■ EXTRACTED DATA:
<file path="src/rtl/fft8_stage_controller_if.sv">
// ---------------------------------------------------------------------------
// fft8_stage_controller_if
// Request and writeback bundle between the FFT stage controller and the
// fixed-latency fp16 butterfly unit / working memory.
//
// Handshake: a request (addr_a, addr_b, tw_sel) transfers on a rising clk
// edge where bf_valid and bf_ready are both high. Once bf_valid is raised,
// the request fields hold steady until that transfer. wb_valid carries no
// ready: it is a one-cycle strobe and the memory must take wb_addr_a/b then.
//
// Signals:
//   bf_valid  - request valid (controller -> unit)
//   bf_ready  - unit accepts the request (unit -> controller)
//   addr_a/b  - top/bottom operand addresses
//   tw_sel    - twiddle index W8^tw_sel
//   wb_valid  - writeback strobe for one butterfly result pair
//   wb_addr_a/b - writeback addresses for top/bottom results
// ---------------------------------------------------------------------------
interface fft8_stage_controller_if;
   logic       bf_valid;
   logic       bf_ready;
   logic [2:0] addr_a;
   logic [2:0] addr_b;
   logic [1:0] tw_sel;
   logic       wb_valid;
   logic [2:0] wb_addr_a;
   logic [2:0] wb_addr_b;

   modport master (
      output bf_valid, addr_a, addr_b, tw_sel, wb_valid, wb_addr_a, wb_addr_b,
      input  bf_ready
   );

   modport slave (
      input  bf_valid, addr_a, addr_b, tw_sel, wb_valid, wb_addr_a, wb_addr_b,
      output bf_ready
   );
endinterface

</file>
<file path="src/rtl/fft8_stage_controller.sv">
// ---------------------------------------------------------------------------
// fft8_stage_controller
// Sequences one 8-point radix-2 DIT FFT/IFFT over an in-place memory holding
// bit-reversed input: 3 stages x 4 butterflies, issued to a butterfly unit of
// fixed latency BFLY_LATENCY. A stage begins only after every butterfly of
// the previous stage has been written back.
//
// Ports:
//   clk, rst_n  - clock, asynchronous active-low reset
//   start       - begin a transform (honoured only in IDLE)
//   mode_in     - 0 = FFT, 1 = IFFT, captured with start
//   abort       - synchronous cancel back to IDLE, no done pulse
//   busy        - high in every state except IDLE
//   done        - one-cycle completion pulse
//   fftorifft   - latched mode for the twiddle ROM
//   stage       - current stage 0..2
//   bf          - butterfly request / writeback bundle (master side)
// ---------------------------------------------------------------------------
module fft8_stage_controller #(
   parameter int BFLY_LATENCY = 4
) (
   input  logic                           clk,
   input  logic                           rst_n,
   input  logic                           start,
   input  logic                           mode_in,
   input  logic                           abort,
   output logic                           busy,
   output logic                           done,
   output logic                           fftorifft,
   output logic [1:0]                     stage,
   fft8_stage_controller_if.master        bf
);

   typedef enum logic [1:0] {
      IDLE  = 2'd0,
      ISSUE = 2'd1,
      DRAIN = 2'd2,
      DONE  = 2'd3
   } state_t;

   state_t     state_q, state_d;
   logic [1:0] k_q, k_d;
   logic [1:0] stage_q, stage_d;
   logic       mode_q, mode_d;
   logic [2:0] cnt_q, cnt_d;

   // Shadow of the butterfly pipeline: which slots hold a live butterfly
   // and where its results go.
   logic       vld_q [BFLY_LATENCY];
   logic       vld_d [BFLY_LATENCY];
   logic [2:0] pa_q  [BFLY_LATENCY];
   logic [2:0] pa_d  [BFLY_LATENCY];
   logic [2:0] pb_q  [BFLY_LATENCY];
   logic [2:0] pb_d  [BFLY_LATENCY];

   logic       accept;
   logic       wb_fire;
   logic [2:0] a_raw, b_raw;
   logic [1:0] tw_raw;

   // Operand addressing from (stage, k): span = 1<<stage.
   always_comb begin
      a_raw  = 3'd0;
      b_raw  = 3'd0;
      tw_raw = 2'd0;
      unique case (stage_q)
         2'd0: begin
            a_raw = {k_q, 1'b0};
            b_raw = {k_q, 1'b1};
         end
         2'd1: begin
            a_raw  = {k_q[1], 1'b0, k_q[0]};
            b_raw  = {k_q[1], 1'b1, k_q[0]};
            tw_raw = {k_q[0], 1'b0};
         end
         2'd2: begin
            a_raw  = {1'b0, k_q};
            b_raw  = {1'b1, k_q};
            tw_raw = k_q;
         end
         default: begin
            a_raw  = 3'd0;
            b_raw  = 3'd0;
            tw_raw = 2'd0;
         end
      endcase
   end

   assign bf.bf_valid  = (state_q == ISSUE);
   // Addresses are forced to zero outside ISSUE so idle outputs read as 0.
   assign bf.addr_a    = bf.bf_valid ? a_raw  : 3'd0;
   assign bf.addr_b    = bf.bf_valid ? b_raw  : 3'd0;
   assign bf.tw_sel    = bf.bf_valid ? tw_raw : 2'd0;
   assign bf.wb_valid  = vld_q[BFLY_LATENCY-1];
   assign bf.wb_addr_a = pa_q[BFLY_LATENCY-1];
   assign bf.wb_addr_b = pb_q[BFLY_LATENCY-1];

   assign accept  = bf.bf_valid & bf.bf_ready;
   assign wb_fire = vld_q[BFLY_LATENCY-1];

   assign busy      = (state_q != IDLE);
   assign done      = (state_q == DONE);
   assign fftorifft = mode_q;
   assign stage     = stage_q;

   always_comb begin
      state_d = state_q;
      k_d     = k_q;
      stage_d = stage_q;
      mode_d  = mode_q;

      unique case ({accept, wb_fire})
         2'b10:   cnt_d = cnt_q + 3'd1;
         2'b01:   cnt_d = cnt_q - 3'd1;
         default: cnt_d = cnt_q;
      endcase

      vld_d[0] = accept;
      pa_d[0]  = a_raw;
      pb_d[0]  = b_raw;
      for (int i = 1; i < BFLY_LATENCY; i++) begin
         vld_d[i] = vld_q[i-1];
         pa_d[i]  = pa_q[i-1];
         pb_d[i]  = pb_q[i-1];
      end

      unique case (state_q)
         IDLE: begin
            if (start) begin
               mode_d  = mode_in;
               stage_d = 2'd0;
               k_d     = 2'd0;
               state_d = ISSUE;
            end
         end
         ISSUE: begin
            if (accept) begin
               k_d = k_q + 2'd1;
               if (k_q == 2'd3) state_d = DRAIN;
            end
         end
         DRAIN: begin
            // Registered count, so the last writeback must have retired.
            if (cnt_q == 3'd0) begin
               if (stage_q == 2'd2) begin
                  state_d = DONE;
               end else begin
                  stage_d = stage_q + 2'd1;
                  k_d     = 2'd0;
                  state_d = ISSUE;
               end
            end
         end
         DONE:    state_d = IDLE;
         default: state_d = IDLE;
      endcase

      // Abort overrides start, accept and pending writebacks; the latched
      // mode is left untouched.
      if (abort) begin
         state_d = IDLE;
         k_d     = 2'd0;
         stage_d = 2'd0;
         mode_d  = mode_q;
         cnt_d   = 3'd0;
         for (int i = 0; i < BFLY_LATENCY; i++) begin
            vld_d[i] = 1'b0;
            pa_d[i]  = 3'd0;
            pb_d[i]  = 3'd0;
         end
      end
   end

   always_ff @(posedge clk or negedge rst_n) begin
      if (!rst_n) begin
         state_q <= IDLE;
         k_q     <= 2'd0;
         stage_q <= 2'd0;
         mode_q  <= 1'b0;
         cnt_q   <= 3'd0;
         for (int i = 0; i < BFLY_LATENCY; i++) begin
            vld_q[i] <= 1'b0;
            pa_q[i]  <= 3'd0;
            pb_q[i]  <= 3'd0;
         end
      end else begin
         state_q <= state_d;
         k_q     <= k_d;
         stage_q <= stage_d;
         mode_q  <= mode_d;
         cnt_q   <= cnt_d;
         for (int i = 0; i < BFLY_LATENCY; i++) begin
            vld_q[i] <= vld_d[i];
            pa_q[i]  <= pa_d[i];
            pb_q[i]  <= pb_d[i];
         end
      end
   end

endmodule

</file>
<file path="src/flat_wrapper.sv">
// flat-port wrapper written by rule: the top's interface ports become plain ports
module fft8_stage_controller_flat 
#(
   parameter int BFLY_LATENCY = 4
)
  (clk, rst_n, start, mode_in, abort, busy, done, fftorifft, stage, bf_bf_valid, bf_addr_a, bf_addr_b, bf_tw_sel, bf_wb_valid, bf_wb_addr_a, bf_wb_addr_b, bf_bf_ready);
  fft8_stage_controller_if bf_i ();
  input  logic clk;
  input  logic rst_n;
  input  logic start;
  input  logic mode_in;
  input  logic abort;
  output logic busy;
  output logic done;
  output logic fftorifft;
  output logic [1:0] stage;
  output wire logic [$bits(bf_i.bf_valid)-1:0] bf_bf_valid;
  output wire logic [$bits(bf_i.addr_a)-1:0] bf_addr_a;
  output wire logic [$bits(bf_i.addr_b)-1:0] bf_addr_b;
  output wire logic [$bits(bf_i.tw_sel)-1:0] bf_tw_sel;
  output wire logic [$bits(bf_i.wb_valid)-1:0] bf_wb_valid;
  output wire logic [$bits(bf_i.wb_addr_a)-1:0] bf_wb_addr_a;
  output wire logic [$bits(bf_i.wb_addr_b)-1:0] bf_wb_addr_b;
  input wire logic [$bits(bf_i.bf_ready)-1:0] bf_bf_ready;
  assign bf_bf_valid = bf_i.bf_valid;
  assign bf_addr_a = bf_i.addr_a;
  assign bf_addr_b = bf_i.addr_b;
  assign bf_tw_sel = bf_i.tw_sel;
  assign bf_wb_valid = bf_i.wb_valid;
  assign bf_wb_addr_a = bf_i.wb_addr_a;
  assign bf_wb_addr_b = bf_i.wb_addr_b;
  assign bf_i.bf_ready = bf_bf_ready;
  fft8_stage_controller #(.BFLY_LATENCY(BFLY_LATENCY)) u_core (.clk(clk), .rst_n(rst_n), .start(start), .mode_in(mode_in), .abort(abort), .busy(busy), .done(done), .fftorifft(fftorifft), .stage(stage), .bf(bf_i));
endmodule
</file>
<file path="config.mk">
export PLATFORM = sky130hd
export DESIGN_NAME = fft8_stage_controller_flat
export DESIGN_NICKNAME = d
export VERILOG_FILES = /design/src/rtl/fft8_stage_controller_if.sv /design/src/rtl/fft8_stage_controller.sv /design/src/flat_wrapper.sv
export SDC_FILE = /design/constraint.sdc
export NUM_CORES = 1
export LEC_CHECK = 0
export CORE_MARGIN = 2
export CORE_UTILIZATION = 35
export CTS_CLUSTER_SIZE = 30
export DETAILED_ROUTE_END_ITERATION = 16
export GPL_ROUTABILITY_DRIVEN = 0
export GPL_TIMING_DRIVEN = 0
export REMOVE_ABC_BUFFERS = 1
export SLEW_MARGIN = 30
export SYNTH_ARGS = -nofsm -noshare
export SYNTH_HDL_FRONTEND = slang
export SYNTH_SLANG_ARGS = --single-unit
</file>
<file path="constraint.sdc">
create_clock -name clk -period 3.9 [get_ports clk]
set_input_delay 0.39 -clock clk [delete_from_list [all_inputs] [get_ports clk]]
set_output_delay 0.39 -clock clk [all_outputs]
set_load 0.01 [all_outputs]
</file>
==> Word-level counts from Yosys, hierarchy flattened <==
Cells that the tools add are included.
{ "word_totals": {"ff_bits": 38, "in_bits": 6, "out_inout_bits": 21} }
{ "op_classes": {"add_sub_neg": 4, "eq_ne": 13, "mux": 28, "bitwise": 2, "n_reduce_logical": 11} }
{ "op_table": {"columns": ["op", "count"], "rows": [
  ["2-to-1 mux 2 bit", 15],
  ["2-to-1 mux 12 bit", 2],
  ["case mux 3 bit (3 select lines)", 2],
  ["inequality test 3 bit, second input constant", 4],
  ["== test 2 bit, second input constant", 5],
  ["2-to-1 mux 3 bit", 3],
  ["case mux 2 bit (2 select lines)", 2],
  ["case mux 2 bit (4 select lines)", 1],
  ["AND reduction 4 bit", 2],
  ["== test 2 x 1 -> 1 bit, second input constant", 3],
  ["case mux 2 bit (3 select lines)", 1],
  ["case mux 3 bit (2 select lines)", 1],
  ["nonzero test 3 bit", 2],
  ["AND reduction 5 bit", 1],
  ["adder 2 x 1 -> 2 bit, second input constant", 2],
  ["zero test 2 bit", 2],
  ["2-to-1 mux 4 bit", 1],
  ["nonzero test 4 bit", 1],
  ["adder 3 x 1 -> 3 bit, second input constant", 1],
  ["zero test 3 bit", 1],
  ["inequality test 3 x 2 -> 1 bit, second input constant", 1],
  ["AND reduction 3 bit", 1],
  ["subtractor 3 x 1 -> 3 bit, second input constant", 1],
  ["nonzero test 2 bit", 1],
  ["2 further kinds", 2]
]} }

==> Longest topological paths before layout <==
{ "logic_depth": {"depth_word": 5, "depth_mapped": 6, "depth_no_buf": 6} }

==> Worst setup path after synthesis <==
OpenSTA, ideal clock, no wires.
{ "synth_path": {"path_kind": "reg-to-reg", "from": "reg u_core.state_q[1]", "to": "reg u_core.cnt_q[2]", "setup_time_ns": 0.125, "arrival_time_ns": 1.744, "required_ns": 3.775, "slack_ns": 2.031, "stages_incl_launch_ff": 7, "path_buffers": 0, "path_cell_list": "dfrtp_1 nand3b_1 and2_1 fa_1 nor2b_1 mux2i_1 mux2_2"} }
{ "synth_via": {"elab_chain_len": 5} }
{ "synth_rtl": {"columns": ["item", "line_no", "rtl"], "rows": [
  ["start, declared", "fft8_stage_controller.sv:41", "state_t state_q, state_d;"],
  ["start signal, assigned", "fft8_stage_controller.sv:187", "state_q <= state_d;"],
  ["== test 2 x 1 -> 1 bit *", "fft8_stage_controller.sv:89", "assign bf.bf_valid = (state_q == ISSUE);"],
  ["AND 1 bit *", "fft8_stage_controller.sv:98", "assign accept = bf.bf_valid & bf.bf_ready;"],
  ["== test 2 x 1 -> 1 bit / == test 2 bit (equally long branches)", "fft8_stage_controller.sv:112", "unique case ({accept, wb_fire})"],
  ["case mux 3 bit (2 select lines)", "fft8_stage_controller.sv:112", null],
  ["2-to-1 mux 3 bit", "fft8_stage_controller.sv:160", "if (abort) begin"],
  ["end signal, assigned", "fft8_stage_controller.sv:191", "cnt_q <= cnt_d;"],
  ["end, declared", "fft8_stage_controller.sv:45", "logic [2:0] cnt_q, cnt_d;"]
]} }
Mark *: on every way between the ends. The rest lies on a longest branch, timed or not.
A chain may end at the register's enable or synchronous reset.

==> Worst setup path after layout <==
{ "layout_path": {"from": "reg u_core.stage_q[0], in the netlist u_core.stage[0]", "to": "out bf_addr_b[0]"} }
{ "layout_via": {"elab_chain_len": 3} }
{ "layout_rtl": {"columns": ["item", "line_no", "rtl"], "rows": [
  ["start, declared", "fft8_stage_controller.sv:43", "logic [1:0] stage_q, stage_d;"],
  ["start signal, assigned", "fft8_stage_controller.sv:189", "stage_q <= stage_d;"],
  ["== test 2 bit, or another cell as far along", "fft8_stage_controller.sv:66", "unique case (stage_q)"],
  ["case mux 3 bit (3 select lines) *", "fft8_stage_controller.sv:66", null],
  ["2-to-1 mux 3 bit *", "fft8_stage_controller.sv:92", "assign bf.addr_b = bf.bf_valid ? b_raw : 3'd0;"],
  ["end, declared", "flat_wrapper.sv:19", "output wire logic [$bits(bf_i.addr_b)-1:0] bf_addr_b;"]
]} }
Marked as above.

==> flow_metrics.py <==
metrics = {
    "grt": {
        "grt_max_degree": 42,
        "grtUsageTotal_pct": 11.8,
        "antenna_found_initial": 0,
        "grt_first_pass_wirelength_um": 4890,
        "overflow": 0,
        "grt_pass1_vias": 1076,
    },
    "sta": {
        "setup_tns_ns": 0,
        "worst_pin_slew_ns": 0.693,
        "post-route-min-period_ns": 2.73,
        "hold_ws_ns": 0.458,
        "slew_headroom_pct": 53.8,
        "finalSetupViolCount": 0,
        "slew_viol_final": 0,
        "fin_worst_skew_ns": 0.00492,
        "timing.fmax_mhz": 367,
        "hold_viol": 0,
        "rsz0062_at_grt": "false",
        "layout_worst_path_cycle_share_pct": 70.0,
    },
    "clocking": {
        "clk_pin_slew_ns": 0.08,
        "cts_tree": "yes",
        "clk_latency_ns": 0.29,
        "htree_levels": 2,
        "cts_root_buffer": "clkbuf_8",
        "clock-sinks": 38,
        "cts_resized": 0,
        "clockBufferDepth": 2,
        "cts_buffers": 5,
    },
    "floorplan": {
        "die-area_mm2": 0.00556,
        "ioPinCount": 27,
        "die_h_um": 74.5,
        "initial_utilization_pct": 36.6,
        "die_w_um": 74.5,
        "rows": 25,
        "core_mm2": 0.00475,
    },
    "route": {
        "drc": 0,
        "drt-met1-wl_um": 1430,
        "ant_nets": 0,
        "drtIter0Drc": 67,
        "via_per_inst": 4.72,
        "wl_um": 2970,
        "wl_met3_um": 199,
        "wl_per_cell_um": 12.1,
        "top_layer": "met4",
        "firstDrtPassIters": 4,
        "dr_total_vias": 1156,
        "dr_wl_met2_um": 1290,
    },
    "logic_synthesis": {
        "ys_async_sr_fraction_pct": 100,
        "syn-mean-instance-area_um2": 11.3,
        "synth_seq_cells": 38,
        "synthCells": 154,
        "yosysUniqueCellTypes": 36,
        "ys_warn_count": 0,
        "synth_edf_count": 0,
        "ys.flop_type": "dfrtp_1",
        "ys_seq_area_share_pct": 54.6,
        "syn_area_mm2": 0.00174,
    },
    "layout": {
        "layout_common_cells": "dfrtp_1, nor2b_1, clkdlybuf4s50_1",
        "n_antenna_cell": 0,
        "syn_to_final_growth_pct": 20.7,
        "final_common_cell": "dfrtp_1",
        "multiInputGateArea_um2": 681,
        "nets": 189,
        "drive_above_1_share_pct": 9.55,
        "ff_latch_area_um2": 951,
        "nFillCells": 481,
    },
    "critical_path": {
        "cp_data_required_time_ns": 3.51,
        "cp_max_fo": 8,
        "cp_data_arrival_time_ns": 2.34,
        "critPathKind": "register to output port",
        "start_kind": "register",
        "endpoint_kind": "output port",
    },
    "placed_design": {
        "dpl.hpwl_um": 1910,
        "io_buffers": 26,
    },
    "power": {
        "power_density_mw_per_mm2": 360,
        "power_leakage_uw": 0.000947,
        "peakVddDrop_mv": 0.154,
    },
    "worst_hold_path": {
        "worstHoldPathType": "register to register",
    },
    "outcome": {
        "outcome": "completed",
    },
    "job": {
        "maxCapViolations": 0,
    },
}
[kinds of logic (layout without fill, tap and decap cells)]
family / count (synthesis) / after routing / share of synthesized area [%]
compound gates: 17 / 17 / 6.54
simple gates: 69 / 69 / 22.3
flops: 38 / 38 / 54.6
buf+inv: 15 / 39 / 6.32
xor+xnor: 1 / 1 / 0.503
mux: 8 / 8 / 4.96
fa+ha+maj: 6 / 6 / 4.74
[metal layers]
metal  vias up  GRT usage [%]
li1        556              -
met1       562           15.7
met2        33           16.8
met3         5           4.88
met4         0           5.36
met5         -              0
[repair_timing]
item                      4_1_cts  5_1_grt
setup buffers                   0        0
hold buffers                    1        0
hold endpoints to repair       12        0
[registers in the layout (all words and copies together) (netlist names)]
name                 cells
u_core.stage             2
u_core.k_q               2
u_core.pb_q              9
u_core.fftorifft         1
u_core.bf.wb_valid       1
u_core.bf.wb_addr_a      3
u_core.pa_q              9
u_core.state_q           2
u_core.vld_q             3
u_core.bf.wb_addr_b      3
u_core.cnt_q             3
[critical path, stage by stage (launching register included)]
cell             delay, ns
dfrtp_1               0.48
inv_1                 0.14
ha_1                  0.32
o21ai_0               0.34
nor2b_1               0.23
nor2_1                0.07
clkdlybuf4s50_1       0.47
[metrics by stage]
stage / util, % / cell area [um2] / setup slack (ns) / total power, uW / instances
finish: 44.2 / 2100 / 1.17 / 757 / 245
global route: 44.2 / 2100 / 1.05 / 790 / 245
CTS: 44.2 / 2100 / 1.22 / 766 / 245
detailed placement: 42.0 / 2000 / 1.38 / 485 / 236
global placement: 41.8 / 1990 / 1.41 / 481 / 235
floorplan: - / 1640 / 1.92 / 447 / 142
[power breakdown]
group	internal [uW]	switching (uW)	leakage (uW)	total [uW]
Clock	142	138	0.0000472	281
Combinational	32.0	33.8	0.000379	65.8
Sequential	403	7.92	0.000520	411
Total	577	180	0.000947	757
[cells in the mapped netlist, types with 3 or more instances]
master / n / area [um2]
dfrtp_1: 38 / 951
nor2b_1: 30 / 188
nor2_1: 11 / 41.3
buf_4: 7 / 52.6
nor3_1: 6 / 30.0
ha_1: 5 / 62.6
nand3_1: 5 / 25.0
a21oi_1: 4 / 20.0
mux2_2: 4 / 45.0
nand2_1: 4 / 15.0
inv_1: 3 / 11.3
mux2i_1: 3 / 30.0
nand2b_1: 3 / 18.8
o211ai_1: 3 / 22.5
[final timing paths]
path / startpoint / end / slack (ns) / cells past startpoint
setup / recovery: u_core.stage[0] / bf_addr_b[0] / 1.17 / 6
hold / removal: u_core.pa_q[10] / u_core.pa_q[7] / 0.46 / 1
setup reg to reg: u_core.state_q[1] / u_core.cnt_q[2] / 1.75 / 6
hold reg to reg: u_core.pa_q[10] / u_core.pa_q[7] / 0.46 / 1
max in group asynchronous: rst_n / u_core.state_q[1] / 2.95 / 3
min in group asynchronous: rst_n / u_core.bf.wb_addr_b[1] / 0.52 / 2
[cell type report]
| cell class | instances | share of cell area [%] |
|---|---|---|
| sequential | 38 | 45.2 |
| multi-input combinational | 101 | 32.4 |
| timing repair buffer | 28 | 13.3 |
| tap | 67 | 3.99 |
| clock buffer | 6 | 3.93 |
| clock inverter | 2 | 0.595 |
| inverter | 3 | 0.536 |
Power figures use the tool's default switching activity.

■ TASK INSTRUCTIONS:
Word for word, restate the listing above from its first line to the line with "asynchronous active-low reset", keeping both.

■ OUTPUT:
<file path="src/rtl/fft8_stage_controller_if.sv">
// ---------------------------------------------------------------------------
// fft8_stage_controller_if
// Request and writeback bundle between the FFT stage controller and the
// fixed-latency fp16 butterfly unit / working memory.
//
// Handshake: a request (addr_a, addr_b, tw_sel) transfers on a rising clk
// edge where bf_valid and bf_ready are both high. Once bf_valid is raised,
// the request fields hold steady until that transfer. wb_valid carries no
// ready: it is a one-cycle strobe and the memory must take wb_addr_a/b then.
//
// Signals:
//   bf_valid  - request valid (controller -> unit)
//   bf_ready  - unit accepts the request (unit -> controller)
//   addr_a/b  - top/bottom operand addresses
//   tw_sel    - twiddle index W8^tw_sel
//   wb_valid  - writeback strobe for one butterfly result pair
//   wb_addr_a/b - writeback addresses for top/bottom results
// ---------------------------------------------------------------------------
interface fft8_stage_controller_if;
   logic       bf_valid;
   logic       bf_ready;
   logic [2:0] addr_a;
   logic [2:0] addr_b;
   logic [1:0] tw_sel;
   logic       wb_valid;
   logic [2:0] wb_addr_a;
   logic [2:0] wb_addr_b;

   modport master (
      output bf_valid, addr_a, addr_b, tw_sel, wb_valid, wb_addr_a, wb_addr_b,
      input  bf_ready
   );

   modport slave (
      input  bf_valid, addr_a, addr_b, tw_sel, wb_valid, wb_addr_a, wb_addr_b,
      output bf_ready
   );
endinterface

</file>
<file path="src/rtl/fft8_stage_controller.sv">
// ---------------------------------------------------------------------------
// fft8_stage_controller
// Sequences one 8-point radix-2 DIT FFT/IFFT over an in-place memory holding
// bit-reversed input: 3 stages x 4 butterflies, issued to a butterfly unit of
// fixed latency BFLY_LATENCY. A stage begins only after every butterfly of
// the previous stage has been written back.
//
// Ports:
//   clk, rst_n  - clock, asynchronous active-low reset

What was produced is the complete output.